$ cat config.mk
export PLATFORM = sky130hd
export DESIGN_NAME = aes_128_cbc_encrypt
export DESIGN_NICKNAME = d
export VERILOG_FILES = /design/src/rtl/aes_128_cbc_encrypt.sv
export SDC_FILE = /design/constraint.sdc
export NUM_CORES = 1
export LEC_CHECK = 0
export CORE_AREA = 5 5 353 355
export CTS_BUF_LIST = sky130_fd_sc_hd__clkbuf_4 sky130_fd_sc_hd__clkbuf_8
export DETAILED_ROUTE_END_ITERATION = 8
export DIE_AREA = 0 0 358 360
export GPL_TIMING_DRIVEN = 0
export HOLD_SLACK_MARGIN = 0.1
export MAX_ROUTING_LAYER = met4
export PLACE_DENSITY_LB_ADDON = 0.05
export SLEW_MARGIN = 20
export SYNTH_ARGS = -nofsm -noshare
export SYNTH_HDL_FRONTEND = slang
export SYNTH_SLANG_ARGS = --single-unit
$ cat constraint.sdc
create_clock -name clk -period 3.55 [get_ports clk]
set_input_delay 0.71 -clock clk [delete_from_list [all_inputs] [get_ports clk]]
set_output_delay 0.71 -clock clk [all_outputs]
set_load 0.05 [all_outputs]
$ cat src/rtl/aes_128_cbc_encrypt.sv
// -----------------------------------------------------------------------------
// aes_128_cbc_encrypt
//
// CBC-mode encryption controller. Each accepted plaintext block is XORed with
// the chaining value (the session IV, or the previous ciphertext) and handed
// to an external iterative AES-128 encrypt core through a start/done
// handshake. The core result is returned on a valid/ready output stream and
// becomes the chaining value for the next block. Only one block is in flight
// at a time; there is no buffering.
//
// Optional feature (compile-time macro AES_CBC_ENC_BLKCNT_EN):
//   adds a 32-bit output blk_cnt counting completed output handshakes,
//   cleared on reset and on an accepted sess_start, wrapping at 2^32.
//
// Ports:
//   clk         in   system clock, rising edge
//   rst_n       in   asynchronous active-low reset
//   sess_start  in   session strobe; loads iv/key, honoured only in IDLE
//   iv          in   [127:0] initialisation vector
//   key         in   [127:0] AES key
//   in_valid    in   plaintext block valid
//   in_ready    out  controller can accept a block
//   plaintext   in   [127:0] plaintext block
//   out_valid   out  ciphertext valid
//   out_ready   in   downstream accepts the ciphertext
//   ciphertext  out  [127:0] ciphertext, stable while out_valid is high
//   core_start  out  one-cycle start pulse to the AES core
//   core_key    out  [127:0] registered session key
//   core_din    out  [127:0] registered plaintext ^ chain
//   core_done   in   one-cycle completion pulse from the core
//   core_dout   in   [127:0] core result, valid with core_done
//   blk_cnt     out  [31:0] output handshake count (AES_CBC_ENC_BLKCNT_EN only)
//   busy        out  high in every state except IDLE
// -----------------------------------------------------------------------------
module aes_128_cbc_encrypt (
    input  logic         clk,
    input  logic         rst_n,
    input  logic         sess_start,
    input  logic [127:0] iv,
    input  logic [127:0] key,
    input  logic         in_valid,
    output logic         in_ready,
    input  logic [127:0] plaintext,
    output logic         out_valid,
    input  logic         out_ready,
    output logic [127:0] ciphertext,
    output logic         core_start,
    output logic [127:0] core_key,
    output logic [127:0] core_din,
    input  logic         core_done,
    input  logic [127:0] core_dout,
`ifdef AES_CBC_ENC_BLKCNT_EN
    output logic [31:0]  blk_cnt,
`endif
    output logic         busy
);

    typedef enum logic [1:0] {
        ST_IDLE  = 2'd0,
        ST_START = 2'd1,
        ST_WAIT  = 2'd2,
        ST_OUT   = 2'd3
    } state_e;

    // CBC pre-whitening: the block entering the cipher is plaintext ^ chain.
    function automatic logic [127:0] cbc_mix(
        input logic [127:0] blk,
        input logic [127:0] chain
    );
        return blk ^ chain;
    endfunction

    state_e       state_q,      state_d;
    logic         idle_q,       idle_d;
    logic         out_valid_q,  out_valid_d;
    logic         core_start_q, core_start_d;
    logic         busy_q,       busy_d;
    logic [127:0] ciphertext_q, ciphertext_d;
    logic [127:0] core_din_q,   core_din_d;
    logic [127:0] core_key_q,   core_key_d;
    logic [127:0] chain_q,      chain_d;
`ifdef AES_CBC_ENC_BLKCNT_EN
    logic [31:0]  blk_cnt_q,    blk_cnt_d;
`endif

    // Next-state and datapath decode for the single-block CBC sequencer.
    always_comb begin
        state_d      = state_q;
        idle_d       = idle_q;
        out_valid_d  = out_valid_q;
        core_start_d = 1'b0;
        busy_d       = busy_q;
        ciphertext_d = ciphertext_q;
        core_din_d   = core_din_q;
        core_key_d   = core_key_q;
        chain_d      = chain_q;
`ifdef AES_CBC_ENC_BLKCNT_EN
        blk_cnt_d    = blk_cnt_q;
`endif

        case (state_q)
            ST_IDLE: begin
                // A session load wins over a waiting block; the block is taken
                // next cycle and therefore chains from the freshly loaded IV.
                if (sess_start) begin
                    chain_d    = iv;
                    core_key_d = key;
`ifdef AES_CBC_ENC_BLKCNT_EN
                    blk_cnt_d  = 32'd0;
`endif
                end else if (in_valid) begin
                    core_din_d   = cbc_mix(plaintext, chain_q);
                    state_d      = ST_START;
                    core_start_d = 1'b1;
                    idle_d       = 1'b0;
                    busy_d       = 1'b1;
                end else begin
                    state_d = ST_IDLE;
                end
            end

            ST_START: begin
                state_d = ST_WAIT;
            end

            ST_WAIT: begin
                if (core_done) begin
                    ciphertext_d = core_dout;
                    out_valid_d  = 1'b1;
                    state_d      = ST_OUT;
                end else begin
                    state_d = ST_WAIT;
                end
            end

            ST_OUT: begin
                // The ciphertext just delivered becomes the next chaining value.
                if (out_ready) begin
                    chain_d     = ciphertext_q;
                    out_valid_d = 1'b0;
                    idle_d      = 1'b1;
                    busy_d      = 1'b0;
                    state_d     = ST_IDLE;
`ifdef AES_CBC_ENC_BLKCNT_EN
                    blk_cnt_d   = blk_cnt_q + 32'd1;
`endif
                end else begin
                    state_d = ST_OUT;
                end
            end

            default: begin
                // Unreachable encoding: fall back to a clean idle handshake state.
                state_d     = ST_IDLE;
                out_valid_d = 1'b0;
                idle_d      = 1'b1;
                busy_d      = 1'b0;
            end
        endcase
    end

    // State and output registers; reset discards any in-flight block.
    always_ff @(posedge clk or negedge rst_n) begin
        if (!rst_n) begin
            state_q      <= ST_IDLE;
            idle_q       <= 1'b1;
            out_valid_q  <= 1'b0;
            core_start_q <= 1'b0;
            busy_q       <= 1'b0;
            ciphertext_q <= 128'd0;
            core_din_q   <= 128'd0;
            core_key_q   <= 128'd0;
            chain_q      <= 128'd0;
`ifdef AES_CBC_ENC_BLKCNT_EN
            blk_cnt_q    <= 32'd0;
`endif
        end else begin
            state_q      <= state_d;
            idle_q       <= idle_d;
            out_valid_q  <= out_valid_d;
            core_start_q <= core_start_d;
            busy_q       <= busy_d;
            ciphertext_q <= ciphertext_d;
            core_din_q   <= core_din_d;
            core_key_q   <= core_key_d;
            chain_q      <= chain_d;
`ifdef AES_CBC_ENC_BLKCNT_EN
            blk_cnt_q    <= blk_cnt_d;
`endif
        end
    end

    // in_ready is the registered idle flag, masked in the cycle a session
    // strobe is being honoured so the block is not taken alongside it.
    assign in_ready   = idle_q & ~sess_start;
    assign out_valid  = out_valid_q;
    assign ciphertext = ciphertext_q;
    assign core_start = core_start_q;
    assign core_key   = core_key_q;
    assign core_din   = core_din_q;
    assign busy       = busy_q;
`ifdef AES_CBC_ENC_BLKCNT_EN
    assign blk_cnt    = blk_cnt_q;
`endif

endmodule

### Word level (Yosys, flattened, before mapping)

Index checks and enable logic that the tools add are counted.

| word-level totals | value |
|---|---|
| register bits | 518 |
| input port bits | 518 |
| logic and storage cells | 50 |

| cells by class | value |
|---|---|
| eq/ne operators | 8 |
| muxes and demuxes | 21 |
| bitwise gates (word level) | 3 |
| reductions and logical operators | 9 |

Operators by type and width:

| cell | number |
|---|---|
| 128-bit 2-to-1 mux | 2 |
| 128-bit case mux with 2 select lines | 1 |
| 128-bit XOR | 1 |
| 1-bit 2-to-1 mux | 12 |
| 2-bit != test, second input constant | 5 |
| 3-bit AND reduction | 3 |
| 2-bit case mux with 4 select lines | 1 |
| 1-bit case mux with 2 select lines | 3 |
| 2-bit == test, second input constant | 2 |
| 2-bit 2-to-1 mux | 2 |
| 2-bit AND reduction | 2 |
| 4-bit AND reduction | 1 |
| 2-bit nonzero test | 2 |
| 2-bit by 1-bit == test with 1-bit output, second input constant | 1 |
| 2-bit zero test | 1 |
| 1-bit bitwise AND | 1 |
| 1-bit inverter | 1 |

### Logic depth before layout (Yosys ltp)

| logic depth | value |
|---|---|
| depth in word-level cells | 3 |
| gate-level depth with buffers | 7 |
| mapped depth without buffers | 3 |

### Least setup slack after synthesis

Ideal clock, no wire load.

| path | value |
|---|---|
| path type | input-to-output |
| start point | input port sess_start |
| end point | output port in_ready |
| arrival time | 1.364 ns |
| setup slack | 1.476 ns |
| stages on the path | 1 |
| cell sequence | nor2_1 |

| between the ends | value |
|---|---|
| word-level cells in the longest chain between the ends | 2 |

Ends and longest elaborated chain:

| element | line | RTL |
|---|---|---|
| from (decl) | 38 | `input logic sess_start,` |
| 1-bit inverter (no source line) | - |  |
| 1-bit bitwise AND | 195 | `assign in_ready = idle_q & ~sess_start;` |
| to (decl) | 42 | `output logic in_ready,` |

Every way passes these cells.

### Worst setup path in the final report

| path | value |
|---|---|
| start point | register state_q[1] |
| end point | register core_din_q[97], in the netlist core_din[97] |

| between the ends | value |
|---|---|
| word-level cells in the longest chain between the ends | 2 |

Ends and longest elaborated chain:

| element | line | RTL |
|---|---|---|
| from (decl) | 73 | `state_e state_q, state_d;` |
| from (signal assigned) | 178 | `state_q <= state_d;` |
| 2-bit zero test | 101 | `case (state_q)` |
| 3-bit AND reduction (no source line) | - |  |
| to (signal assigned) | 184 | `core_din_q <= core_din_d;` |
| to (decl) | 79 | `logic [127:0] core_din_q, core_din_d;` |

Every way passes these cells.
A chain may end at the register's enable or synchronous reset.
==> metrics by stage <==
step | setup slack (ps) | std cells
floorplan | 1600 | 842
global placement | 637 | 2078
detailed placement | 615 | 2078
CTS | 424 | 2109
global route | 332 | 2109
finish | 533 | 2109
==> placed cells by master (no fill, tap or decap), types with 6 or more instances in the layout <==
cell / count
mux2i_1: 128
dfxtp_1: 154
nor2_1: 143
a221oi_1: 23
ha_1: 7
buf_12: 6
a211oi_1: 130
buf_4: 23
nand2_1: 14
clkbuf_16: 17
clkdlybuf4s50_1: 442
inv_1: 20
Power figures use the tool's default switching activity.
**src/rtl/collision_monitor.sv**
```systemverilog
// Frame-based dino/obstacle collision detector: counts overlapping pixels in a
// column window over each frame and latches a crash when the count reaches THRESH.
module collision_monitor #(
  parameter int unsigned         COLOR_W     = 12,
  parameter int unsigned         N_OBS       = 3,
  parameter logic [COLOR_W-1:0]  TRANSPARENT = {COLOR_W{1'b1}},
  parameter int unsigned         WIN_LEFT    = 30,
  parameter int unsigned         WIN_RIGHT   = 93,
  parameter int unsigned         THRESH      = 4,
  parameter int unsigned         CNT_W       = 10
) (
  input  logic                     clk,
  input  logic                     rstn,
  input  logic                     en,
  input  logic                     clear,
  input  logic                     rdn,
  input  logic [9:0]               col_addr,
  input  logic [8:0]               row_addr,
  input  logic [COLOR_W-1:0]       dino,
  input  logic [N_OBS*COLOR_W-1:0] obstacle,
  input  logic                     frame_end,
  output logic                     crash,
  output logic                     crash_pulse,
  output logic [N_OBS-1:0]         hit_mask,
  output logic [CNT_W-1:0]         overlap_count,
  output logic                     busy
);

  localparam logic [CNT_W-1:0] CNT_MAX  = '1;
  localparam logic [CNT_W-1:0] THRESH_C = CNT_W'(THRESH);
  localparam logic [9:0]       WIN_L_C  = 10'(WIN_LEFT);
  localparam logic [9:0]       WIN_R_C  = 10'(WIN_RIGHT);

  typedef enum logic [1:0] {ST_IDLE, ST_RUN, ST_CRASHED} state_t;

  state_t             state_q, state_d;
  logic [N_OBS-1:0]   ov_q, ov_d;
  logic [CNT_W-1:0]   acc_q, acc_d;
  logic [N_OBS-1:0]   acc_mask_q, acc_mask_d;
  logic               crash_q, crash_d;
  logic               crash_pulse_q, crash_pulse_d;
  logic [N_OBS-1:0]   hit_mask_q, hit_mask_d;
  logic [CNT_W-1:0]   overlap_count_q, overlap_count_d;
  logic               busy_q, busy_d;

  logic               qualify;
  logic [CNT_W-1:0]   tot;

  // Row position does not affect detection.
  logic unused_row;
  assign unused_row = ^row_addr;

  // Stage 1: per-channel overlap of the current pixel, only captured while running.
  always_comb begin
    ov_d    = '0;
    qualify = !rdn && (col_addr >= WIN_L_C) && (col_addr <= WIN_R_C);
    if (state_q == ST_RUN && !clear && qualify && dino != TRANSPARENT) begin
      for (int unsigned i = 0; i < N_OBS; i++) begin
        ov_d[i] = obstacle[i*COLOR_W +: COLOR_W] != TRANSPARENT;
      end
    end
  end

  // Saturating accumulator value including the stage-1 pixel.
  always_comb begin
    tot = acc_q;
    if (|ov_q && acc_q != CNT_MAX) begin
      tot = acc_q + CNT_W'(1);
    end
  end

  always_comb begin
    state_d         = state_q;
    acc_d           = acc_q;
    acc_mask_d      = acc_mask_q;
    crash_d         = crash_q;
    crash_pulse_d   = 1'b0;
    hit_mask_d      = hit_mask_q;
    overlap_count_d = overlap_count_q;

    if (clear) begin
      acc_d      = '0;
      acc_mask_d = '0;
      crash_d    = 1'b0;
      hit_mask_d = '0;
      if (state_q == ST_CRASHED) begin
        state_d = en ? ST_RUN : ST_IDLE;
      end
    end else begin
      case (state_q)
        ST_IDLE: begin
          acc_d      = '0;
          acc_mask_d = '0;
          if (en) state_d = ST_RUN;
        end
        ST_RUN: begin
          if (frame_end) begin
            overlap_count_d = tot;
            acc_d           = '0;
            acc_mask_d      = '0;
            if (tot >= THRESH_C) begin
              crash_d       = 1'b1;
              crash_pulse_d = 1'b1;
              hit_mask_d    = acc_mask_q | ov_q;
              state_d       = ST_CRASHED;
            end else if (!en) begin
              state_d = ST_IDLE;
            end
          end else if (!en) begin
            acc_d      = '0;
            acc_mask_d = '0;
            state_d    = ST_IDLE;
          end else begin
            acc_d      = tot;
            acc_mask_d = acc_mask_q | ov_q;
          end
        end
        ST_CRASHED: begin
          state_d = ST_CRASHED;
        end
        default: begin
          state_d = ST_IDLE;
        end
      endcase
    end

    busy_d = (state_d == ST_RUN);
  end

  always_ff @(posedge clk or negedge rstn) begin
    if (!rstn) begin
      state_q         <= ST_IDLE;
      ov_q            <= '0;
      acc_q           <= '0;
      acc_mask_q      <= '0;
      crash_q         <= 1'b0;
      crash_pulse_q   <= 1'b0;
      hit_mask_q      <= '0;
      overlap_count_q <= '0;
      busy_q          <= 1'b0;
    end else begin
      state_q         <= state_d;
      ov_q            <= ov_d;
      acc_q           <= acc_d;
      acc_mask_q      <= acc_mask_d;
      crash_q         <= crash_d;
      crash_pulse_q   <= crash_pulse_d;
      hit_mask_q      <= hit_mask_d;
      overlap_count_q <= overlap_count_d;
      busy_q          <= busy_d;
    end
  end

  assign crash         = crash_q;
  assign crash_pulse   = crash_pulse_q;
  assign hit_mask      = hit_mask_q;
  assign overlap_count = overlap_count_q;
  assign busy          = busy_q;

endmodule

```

------------------------------------------------------------------------

Return only the lines of the records in which the string "bitwise" appears.

| bitwise gates (word level) | 3 |
| 1-bit bitwise AND | 1 |
| 1-bit bitwise AND | 195 | `assign in_ready = idle_q & ~sess_start;` |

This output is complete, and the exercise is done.